Not only that, but states don’t prohibit marriage to straight couples who don’t intend to have children or are no longer of child-bearing age. And gay couples can also adopt and raise children, forming the same family bonds that Stewart identified as being critical to heterosexual couples.
His opponents also took aim squarely at those arguments. Idaho attorney Deborah Ferguson noted similar arguments were rejected by the U.S. Supreme Court in U.S. v. Windsor, a seminal 2013 case that invalidated the Defense of Marriage Act. In addition, she said, the Idaho Legislature did not rely on those justifications when passing that state’s anti-gay marriage law.
She said the only message Idaho was sending via its laws banning gay marriage was to children of gay couples — that their parents’ relationship was somehow less worthy of recognition than those enjoyed by the parents of straight couples.
Tara Borelli, representing Lambda Legal in the Nevada case, went further, saying allowing gay marriage has nothing whatsoever to do with encouraging fathers to establish family bonds in straight relationships, a conclusion supported by the Windsor ruling, she said. “One does not affect the other,” she said. The only real effect of the law is to humiliate and stigmatize gay couples by treating them dissimilarly than straight ones.
And she dismissed the idea that straight couples would either not have children or not stay together as a family if gay marriage were allowed in Nevada, nor would repealing the ban on gay marriage somehow devalue men as fathers and husbands.
Attorneys arguing for gay marriage said the 9th Circuit’s recent decision in SmithKline Beecham Corp. v. Abbott Laboratories established a higher degree of scrutiny in the circuit for cases that discriminate against gays and lesbians, although Stewart disagreed. He said the laws in Idaho and Nevada could survive any level of judicial scrutiny, as states have the rights to make determinations about the definition of marriage.

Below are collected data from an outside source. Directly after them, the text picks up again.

`src/rtl/rv32i_pkg.sv`:
```
// Shared RV32I core definitions: ALU ops, opcode one-hots, M-extension op and sequencer state encodings.
package rv32i_pkg;

  typedef enum logic [3:0] {
    ALU_ADD, ALU_SUB, ALU_SLL, ALU_SLT, ALU_SLTU,
    ALU_XOR, ALU_SRL, ALU_SRA, ALU_OR,  ALU_AND
  } alu_op_e;

  // One-hot opcode classes as produced by decode
  localparam logic [8:0] OPC_LUI    = 9'b0_0000_0001;
  localparam logic [8:0] OPC_AUIPC  = 9'b0_0000_0010;
  localparam logic [8:0] OPC_JAL    = 9'b0_0000_0100;
  localparam logic [8:0] OPC_JALR   = 9'b0_0000_1000;
  localparam logic [8:0] OPC_BRANCH = 9'b0_0001_0000;
  localparam logic [8:0] OPC_LOAD   = 9'b0_0010_0000;
  localparam logic [8:0] OPC_STORE  = 9'b0_0100_0000;
  localparam logic [8:0] OPC_OPIMM  = 9'b0_1000_0000;
  localparam logic [8:0] OPC_OP     = 9'b1_0000_0000;

  typedef enum logic [2:0] {
    F3_MUL    = 3'd0,
    F3_MULH   = 3'd1,
    F3_MULHSU = 3'd2,
    F3_MULHU  = 3'd3,
    F3_DIV    = 3'd4,
    F3_DIVU   = 3'd5,
    F3_REM    = 3'd6,
    F3_REMU   = 3'd7
  } muldiv_op_e;

  typedef enum logic [1:0] {
    MD_IDLE = 2'd0,
    MD_CALC = 2'd1,
    MD_DONE = 2'd2
  } md_state_e;

endpackage

```
`src/rtl/muldiv_iter.sv`:
```
// Iterative datapath: one radix-2 shift-add (multiply) or restoring-divide step per run cycle.
// acc holds {hi, lo}: product, or {remainder, quotient}; last flags iteration 31.
module muldiv_iter (
  input  logic        clk,
  input  logic        rst,
  input  logic        load,
  input  logic        run,
  input  logic        is_div,
  input  logic [31:0] a,
  input  logic [31:0] b,
  output logic [63:0] acc,
  output logic        last
);

  logic [31:0] b_q;
  logic        div_q;
  logic [5:0]  cnt;
  logic [32:0] mul_sum;
  logic [32:0] shifted;
  logic [32:0] trial;
  logic        fits;
  logic [63:0] step;

  always_comb begin
    mul_sum = {1'b0, acc[63:32]} + (acc[0] ? {1'b0, b_q} : 33'd0);
    // Remainder stays below the divisor, so 32 bits hold it after each step
    shifted = {acc[63:32], acc[31]};
    trial   = shifted - {1'b0, b_q};
    fits    = ~trial[32];
    if (div_q)
      step = {(fits ? trial[31:0] : shifted[31:0]), acc[30:0], fits};
    else
      step = {mul_sum, acc[31:1]};
  end

  assign last = (cnt == 6'd31);

  always_ff @(posedge clk or posedge rst) begin
    if (rst) begin
      acc   <= 64'd0;
      b_q   <= 32'd0;
      div_q <= 1'b0;
      cnt   <= 6'd0;
    end else if (load) begin
      acc   <= {32'd0, a};
      b_q   <= b;
      div_q <= is_div;
      cnt   <= 6'd0;
    end else if (run) begin
      acc <= step;
      if (!last) cnt <= cnt + 6'd1;
    end
  end

endmodule

```
`src/rtl/muldiv_seq.sv`:
```
// RV32M sequential multiply/divide: FSM, operand conditioning, special cases and sign fix-up.
// Normal ops complete 33 cycles after accept; divide-by-zero and signed overflow complete in 1.
module muldiv_seq
  import rv32i_pkg::*;
(
  input  logic        clk,
  input  logic        rst,
  input  logic        start,
  input  logic [2:0]  funct3,
  input  logic [31:0] rs1_data,
  input  logic [31:0] rs2_data,
  input  logic        flush,
  output logic        force_stall,
  output logic        busy,
  output logic        done,
  output logic [31:0] result
);

  md_state_e   state, state_nxt;
  logic        accept;
  logic        a_sgn, b_sgn, a_neg, b_neg, is_div, div0, ovf;
  logic [31:0] a_mag, b_mag;
  logic [2:0]  f3_q;
  logic [31:0] a_q;
  logic        a_neg_q, b_neg_q, div0_q, ovf_q;
  logic [31:0] res_q;
  logic [63:0] acc;
  logic        last;
  logic [63:0] prod;
  logic [31:0] quo, rem, fixed;

  assign accept = (state == MD_IDLE) && start && !flush;

  always_comb begin
    is_div = funct3[2];
    a_sgn  = (funct3 == F3_MULH) || (funct3 == F3_MULHSU) || (funct3 == F3_DIV) || (funct3 == F3_REM);
    b_sgn  = (funct3 == F3_MULH) || (funct3 == F3_DIV) || (funct3 == F3_REM);
    a_neg  = a_sgn & rs1_data[31];
    b_neg  = b_sgn & rs2_data[31];
    a_mag  = a_neg ? -rs1_data : rs1_data;
    b_mag  = b_neg ? -rs2_data : rs2_data;
    div0   = is_div && (rs2_data == 32'd0);
    ovf    = ((funct3 == F3_DIV) || (funct3 == F3_REM)) &&
             (rs1_data == 32'h8000_0000) && (rs2_data == 32'hFFFF_FFFF);
  end

  muldiv_iter u_iter (
    .clk    (clk),
    .rst    (rst),
    .load   (accept),
    .run    (state == MD_CALC),
    .is_div (is_div),
    .a      (a_mag),
    .b      (b_mag),
    .acc    (acc),
    .last   (last)
  );

  always_comb begin
    prod = (a_neg_q ^ b_neg_q) ? -acc : acc;
    quo  = (a_neg_q ^ b_neg_q) ? -acc[31:0] : acc[31:0];
    rem  = a_neg_q ? -acc[63:32] : acc[63:32];
    unique case (muldiv_op_e'(f3_q))
      F3_MUL:                        fixed = prod[31:0];
      F3_MULH, F3_MULHSU, F3_MULHU:  fixed = prod[63:32];
      F3_DIV, F3_DIVU:               fixed = div0_q ? 32'hFFFF_FFFF : (ovf_q ? 32'h8000_0000 : quo);
      default:                       fixed = div0_q ? a_q : (ovf_q ? 32'd0 : rem);
    endcase
  end

  always_ff @(posedge clk or posedge rst) begin
    if (rst) state <= MD_IDLE;
    else     state <= state_nxt;
  end

  always_comb begin
    state_nxt   = state;
    busy        = 1'b0;
    done        = 1'b0;
    force_stall = 1'b0;
    result      = res_q;
    unique case (state)
      MD_IDLE: begin
        force_stall = accept & ~rst;
        if (accept) state_nxt = (div0 || ovf) ? MD_DONE : MD_CALC;
      end
      MD_CALC: begin
        busy        = 1'b1;
        force_stall = ~rst;
        if (flush)     state_nxt = MD_IDLE;
        else if (last) state_nxt = MD_DONE;
      end
      MD_DONE: begin
        busy      = 1'b1;
        done      = ~flush;
        result    = flush ? res_q : fixed;
        state_nxt = MD_IDLE;
      end
      default: state_nxt = MD_IDLE;
    endcase
  end

  // Operand sign/special-case context is captured at accept for the DONE fix-up
  always_ff @(posedge clk or posedge rst) begin
    if (rst) begin
      f3_q    <= 3'd0;
      a_q     <= 32'd0;
      a_neg_q <= 1'b0;
      b_neg_q <= 1'b0;
      div0_q  <= 1'b0;
      ovf_q   <= 1'b0;
      res_q   <= 32'd0;
    end else begin
      if (accept) begin
        f3_q    <= funct3;
        a_q     <= rs1_data;
        a_neg_q <= a_neg;
        b_neg_q <= b_neg;
        div0_q  <= div0;
        ovf_q   <= ovf;
      end
      if (done) res_q <= fixed;
    end
  end

endmodule

```
<file path="config.mk">
export PLATFORM = sky130hd
export DESIGN_NAME = unified_mem_arbiter_flat
export DESIGN_NICKNAME = d
export VERILOG_FILES = /design/src/rtl/unified_mem_arbiter_if.sv /design/src/rtl/unified_mem_arbiter.sv /design/src/flat_wrapper.sv
export SDC_FILE = /design/constraint.sdc
export NUM_CORES = 1
export LEC_CHECK = 0
export ABC_AREA = 1
export CAP_MARGIN = 40
export CORE_AREA = 2 2 190 192
export CTS_CLUSTER_DIAMETER = 30
export CTS_CLUSTER_SIZE = 28
export DETAILED_ROUTE_END_ITERATION = 12
export DIE_AREA = 0 0 192 194
export HOLD_SLACK_MARGIN = 0.12
export PLACE_DENSITY = 0.61
export SLEW_MARGIN = 20
export SYNTH_ARGS = -nofsm -noshare
export SYNTH_HDL_FRONTEND = slang
export SYNTH_SLANG_ARGS = --single-unit
</file>
<file path="constraint.sdc">
create_clock -name clk -period 1.7 [get_ports clk]
set_clock_uncertainty 0.05 [all_clocks]
set_input_delay 0.34 -clock clk [delete_from_list [all_inputs] [get_ports clk]]
set_output_delay 0.34 -clock clk [all_outputs]
set_load 0.02 [all_outputs]
</file>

Based on the fact that Reinhardt wrote the powerful opinion striking down California’s Proposition 8 anti-gay marriage state constitutional amendment, and the openly skeptical questions posed by Berzon, it seems as if Sevcik v. Sandoval will go to the appellants. In that instance, the Coalition for the Preservation of Marriage may ask for an en banc re-hearing before the entire court. But the group may not appeal to the U.S. Supreme Court, since it lacks standing under the 2013 ruling in Hollingsworth v. Perry. That means a 9th Circuit ruling striking down Nevada’s ban on gay marriage could pave the way for marriages to begin in short order.